When is Enough Research Enough?



            Mystery writers love Raymond Chandler.  As one of the world’s most famous writers of “hard boiled” detective and crime stories, he was known for being both lyrical and gritty at the same time.  His characters sprang to life and his knack for suspense kept the pages turning.  But even he neglected to do research now and again.  In describing a California coastline, he wrote “…rolling hills of yellow-white sand, terraced with pink moss.”  Well, unfortunately moss doesn’t come in pink.  What he was describing is ice plant, which grows along the sandy coasts in a dense profusion of almost blinding pink and purple.  Does it matter?  Not terribly.  Not if you’re Raymond Chandler.  But it might make an editor or a reader pause and mutter, “Wait a second—what?”
            So we need to research.  We want our stories to read as true, even if they’re fiction.  We want authentic detail.  When I was researching Jungle, an adventure which takes place on a fictitious island in the Indian Ocean, I couldn’t just make up my own plants and animals as if this were science fiction or fantasy.  I had to learn about the flora and fauna of the nearest countries, because they would likely share the same creatures and foliage.  Climate, weather, indigenous people—it had to match, to be plausible.  Did I get tired of reading about which birds could fly how far and could likely have migrated there? Yep.  Was it annoying to find a fantastic animal and then learn that it was nocturnal and wouldn’t work in a certain scene?  Yep.  But I wanted anthropologists and other scientists to be able to read this book without rolling their eyes.
            In writing Pinholes Into Heaven, which takes place in the Midwest, it helped enormously to have lived in Iowa for three years. It gave me a genuine sense of place, and immersion in Midwest attitudes and values.
            Not only do we need to spend hours and hours doing research, but we need to compile more than what we initially think is necessary.  We must know our locale, time in history, customs--- all of it—backwards and forwards.  Trust me-- some stray detail will come up, and you’ll be so glad you knew that a certain action could never have taken place in that setting.
            Research means that if your story takes place in a country near the equator, you won’t have an icy wind that makes your character pull a hoodie up over his head.  It means the humidity in Asia will make it difficult to bake meringue cookies.  Or that in India there are such strict social rules about caste and class,  that certain people simply do not speak to certain other people.  Or that in Korea there’s such a deferential politeness that it sounds unbelievable to American ears, where anybody can speak to anyone they wish.
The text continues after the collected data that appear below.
`config.mk`:
```
export PLATFORM = sky130hd
export DESIGN_NAME = pwm
export DESIGN_NICKNAME = d
export VERILOG_FILES = /design/src/rtl/pwm.sv
export SDC_FILE = /design/constraint.sdc
export NUM_CORES = 1
export LEC_CHECK = 0
export CORE_AREA = 10 10 47 49
export CTS_BUF_LIST = sky130_fd_sc_hd__clkbuf_16
export DETAILED_ROUTE_END_ITERATION = 8
export DIE_AREA = 0 0 57 59
export PLACE_DENSITY = 0.56
export SETUP_SLACK_MARGIN = 0.02
export SLEW_MARGIN = 20
export SYNTH_ARGS = -nofsm -noshare
export SYNTH_HDL_FRONTEND = slang
export SYNTH_SLANG_ARGS = --single-unit
```
`constraint.sdc`:
```
create_clock -name clk -period 1.45 [get_ports clk]
set_input_delay 0.2175 -clock clk [delete_from_list [all_inputs] [get_ports clk]]
set_output_delay 0.2175 -clock clk [all_outputs]
set_load 0.02 [all_outputs]
```
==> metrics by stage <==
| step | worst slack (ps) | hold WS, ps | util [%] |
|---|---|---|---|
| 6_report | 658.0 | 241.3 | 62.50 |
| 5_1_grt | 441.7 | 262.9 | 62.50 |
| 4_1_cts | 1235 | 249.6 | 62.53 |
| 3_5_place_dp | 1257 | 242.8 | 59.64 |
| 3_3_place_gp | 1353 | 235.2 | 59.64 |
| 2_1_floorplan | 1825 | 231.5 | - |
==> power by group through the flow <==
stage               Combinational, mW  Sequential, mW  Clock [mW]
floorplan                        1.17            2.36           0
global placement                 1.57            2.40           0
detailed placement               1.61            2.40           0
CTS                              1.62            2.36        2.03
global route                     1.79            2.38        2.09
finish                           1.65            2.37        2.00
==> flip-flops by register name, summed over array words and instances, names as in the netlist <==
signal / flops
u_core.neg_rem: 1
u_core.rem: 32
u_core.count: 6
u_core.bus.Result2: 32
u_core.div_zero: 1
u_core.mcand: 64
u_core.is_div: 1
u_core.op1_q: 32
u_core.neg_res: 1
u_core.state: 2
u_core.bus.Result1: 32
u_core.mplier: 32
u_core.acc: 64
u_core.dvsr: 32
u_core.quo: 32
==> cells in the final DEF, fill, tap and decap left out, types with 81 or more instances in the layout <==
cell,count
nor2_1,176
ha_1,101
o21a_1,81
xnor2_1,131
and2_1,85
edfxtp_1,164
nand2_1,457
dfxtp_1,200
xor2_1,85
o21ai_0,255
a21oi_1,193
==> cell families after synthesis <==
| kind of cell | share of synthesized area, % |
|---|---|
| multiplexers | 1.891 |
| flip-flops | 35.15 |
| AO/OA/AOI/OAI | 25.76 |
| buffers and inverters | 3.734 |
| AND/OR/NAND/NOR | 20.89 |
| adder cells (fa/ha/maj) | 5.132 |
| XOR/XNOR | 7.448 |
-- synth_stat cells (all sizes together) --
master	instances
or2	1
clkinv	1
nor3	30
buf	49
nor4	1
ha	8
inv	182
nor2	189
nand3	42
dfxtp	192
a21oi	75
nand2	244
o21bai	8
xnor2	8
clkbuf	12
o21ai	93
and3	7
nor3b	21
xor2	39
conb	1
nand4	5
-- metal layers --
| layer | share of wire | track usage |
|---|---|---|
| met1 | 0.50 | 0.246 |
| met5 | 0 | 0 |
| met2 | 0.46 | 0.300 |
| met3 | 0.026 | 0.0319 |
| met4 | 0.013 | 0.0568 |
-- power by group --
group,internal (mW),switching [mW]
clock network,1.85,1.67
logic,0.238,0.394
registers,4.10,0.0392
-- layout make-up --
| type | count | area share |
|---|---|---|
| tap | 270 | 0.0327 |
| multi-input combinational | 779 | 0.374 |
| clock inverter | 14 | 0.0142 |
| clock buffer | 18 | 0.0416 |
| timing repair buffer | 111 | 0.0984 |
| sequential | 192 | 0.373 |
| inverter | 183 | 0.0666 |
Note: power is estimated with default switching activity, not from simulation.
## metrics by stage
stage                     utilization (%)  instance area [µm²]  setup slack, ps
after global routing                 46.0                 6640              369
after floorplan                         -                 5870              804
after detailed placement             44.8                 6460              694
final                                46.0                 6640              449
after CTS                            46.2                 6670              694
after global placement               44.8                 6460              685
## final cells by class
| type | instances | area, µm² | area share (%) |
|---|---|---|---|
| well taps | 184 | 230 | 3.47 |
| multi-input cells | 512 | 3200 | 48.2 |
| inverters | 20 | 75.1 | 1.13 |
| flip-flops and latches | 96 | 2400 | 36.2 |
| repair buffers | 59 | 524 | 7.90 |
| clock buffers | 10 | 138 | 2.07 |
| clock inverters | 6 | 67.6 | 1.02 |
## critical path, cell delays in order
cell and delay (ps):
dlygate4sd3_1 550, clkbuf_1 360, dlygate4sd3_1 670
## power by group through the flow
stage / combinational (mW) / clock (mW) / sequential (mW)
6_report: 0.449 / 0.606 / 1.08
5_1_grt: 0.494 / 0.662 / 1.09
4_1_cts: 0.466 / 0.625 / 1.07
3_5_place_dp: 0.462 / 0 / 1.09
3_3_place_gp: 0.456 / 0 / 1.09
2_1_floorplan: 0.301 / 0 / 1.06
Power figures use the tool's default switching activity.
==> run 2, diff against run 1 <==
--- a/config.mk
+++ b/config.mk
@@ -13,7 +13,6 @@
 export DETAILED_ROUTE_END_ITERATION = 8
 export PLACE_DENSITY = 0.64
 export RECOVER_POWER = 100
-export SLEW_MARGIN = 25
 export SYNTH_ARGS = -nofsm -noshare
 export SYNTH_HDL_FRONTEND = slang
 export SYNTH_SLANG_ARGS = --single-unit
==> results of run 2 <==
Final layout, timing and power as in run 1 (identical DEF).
<file path="src/rtl/counter_modn_disp.sv">
// counter_modn_disp: prescaled up/down mod-N counter with wrap pulse and active-low 7-segment decode. Ports: CLK, rst_n (sync, active-low), iEn/iUp/iLoad/iData in; oQ count, oCarry wrap pulse, oTick prescaler terminal count, oDisplay {g..a}.
module counter_modn_disp #(
  parameter int WIDTH   = 4,
  parameter int MODULUS = 10,
  parameter int DIV     = 50000000
) (
  input  logic             CLK,
  input  logic             rst_n,
  input  logic             iEn,
  input  logic             iUp,
  input  logic             iLoad,
  input  logic [WIDTH-1:0] iData,
  output logic [WIDTH-1:0] oQ,
  output logic             oCarry,
  output logic             oTick,
  output logic [6:0]       oDisplay
);
  localparam int PW = DIV > 1 ? $clog2(DIV) : 1;
  localparam logic [WIDTH-1:0] TOP = WIDTH'(MODULUS - 1);
  localparam logic [6:0] SEG [16] = '{7'h40, 7'h79, 7'h24, 7'h30, 7'h19, 7'h12, 7'h02, 7'h78,
                                      7'h00, 7'h10, 7'h08, 7'h03, 7'h46, 7'h21, 7'h06, 7'h0E};
  if (WIDTH < 4 || MODULUS < 2 || longint'(MODULUS) > (longint'(1) << WIDTH) || DIV < 1) begin : g_bad
    $error("counter_modn_disp: illegal WIDTH/MODULUS/DIV");
  end
  logic [PW-1:0]    pre;
  logic [WIDTH-1:0] q_nx;
  logic             wrap, step;
  assign oTick = pre == PW'(DIV - 1);
  assign oDisplay = SEG[oQ[3:0]];
  always_comb begin
    step = oTick && iEn;
    wrap = iUp ? oQ == TOP : oQ == '0;
    q_nx = wrap ? (iUp ? '0 : TOP) : (iUp ? oQ + 1'b1 : oQ - 1'b1);
  end
  always_ff @(posedge CLK) begin
    if (!rst_n) begin
      pre    <= '0;
      oQ     <= '0;
      oCarry <= 1'b0;
    end else if (iLoad) begin
      pre    <= '0;
      oQ     <= ({1'b0, iData} < (WIDTH + 1)'(MODULUS)) ? iData : '0;
      oCarry <= 1'b0;
    end else begin
      pre    <= oTick ? '0 : pre + 1'b1;
      oQ     <= step ? q_nx : oQ;
      oCarry <= step && wrap;
    end
  end
endmodule

</file>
            If you set your story in the rural South, you’d better know the cuisine, the local trees and animals, the Yessir-No Ma’am’s, and the phrases they use.  “Where’d you get that?” might be answered, “At the gettin’ store.” 
Have you ever read a story based in your own home town and caught mistakes-- things that were out of place or unlikely to happen there?  One reason writers often base their stories in towns where they live, is because they know these places.  The road names, the topography, the crime rate, the width of the streets, the smell of the lakes and canyons, the way the sidewalks buckle from tree roots on a certain avenue.   There’s a cadence to the speech in certain areas, a pace to the way people walk and move.  You can’t know these things without doing research.  And, even if you live there, you need to research for accuracy.  It’s the only way to avoid pink moss, growing along the beach.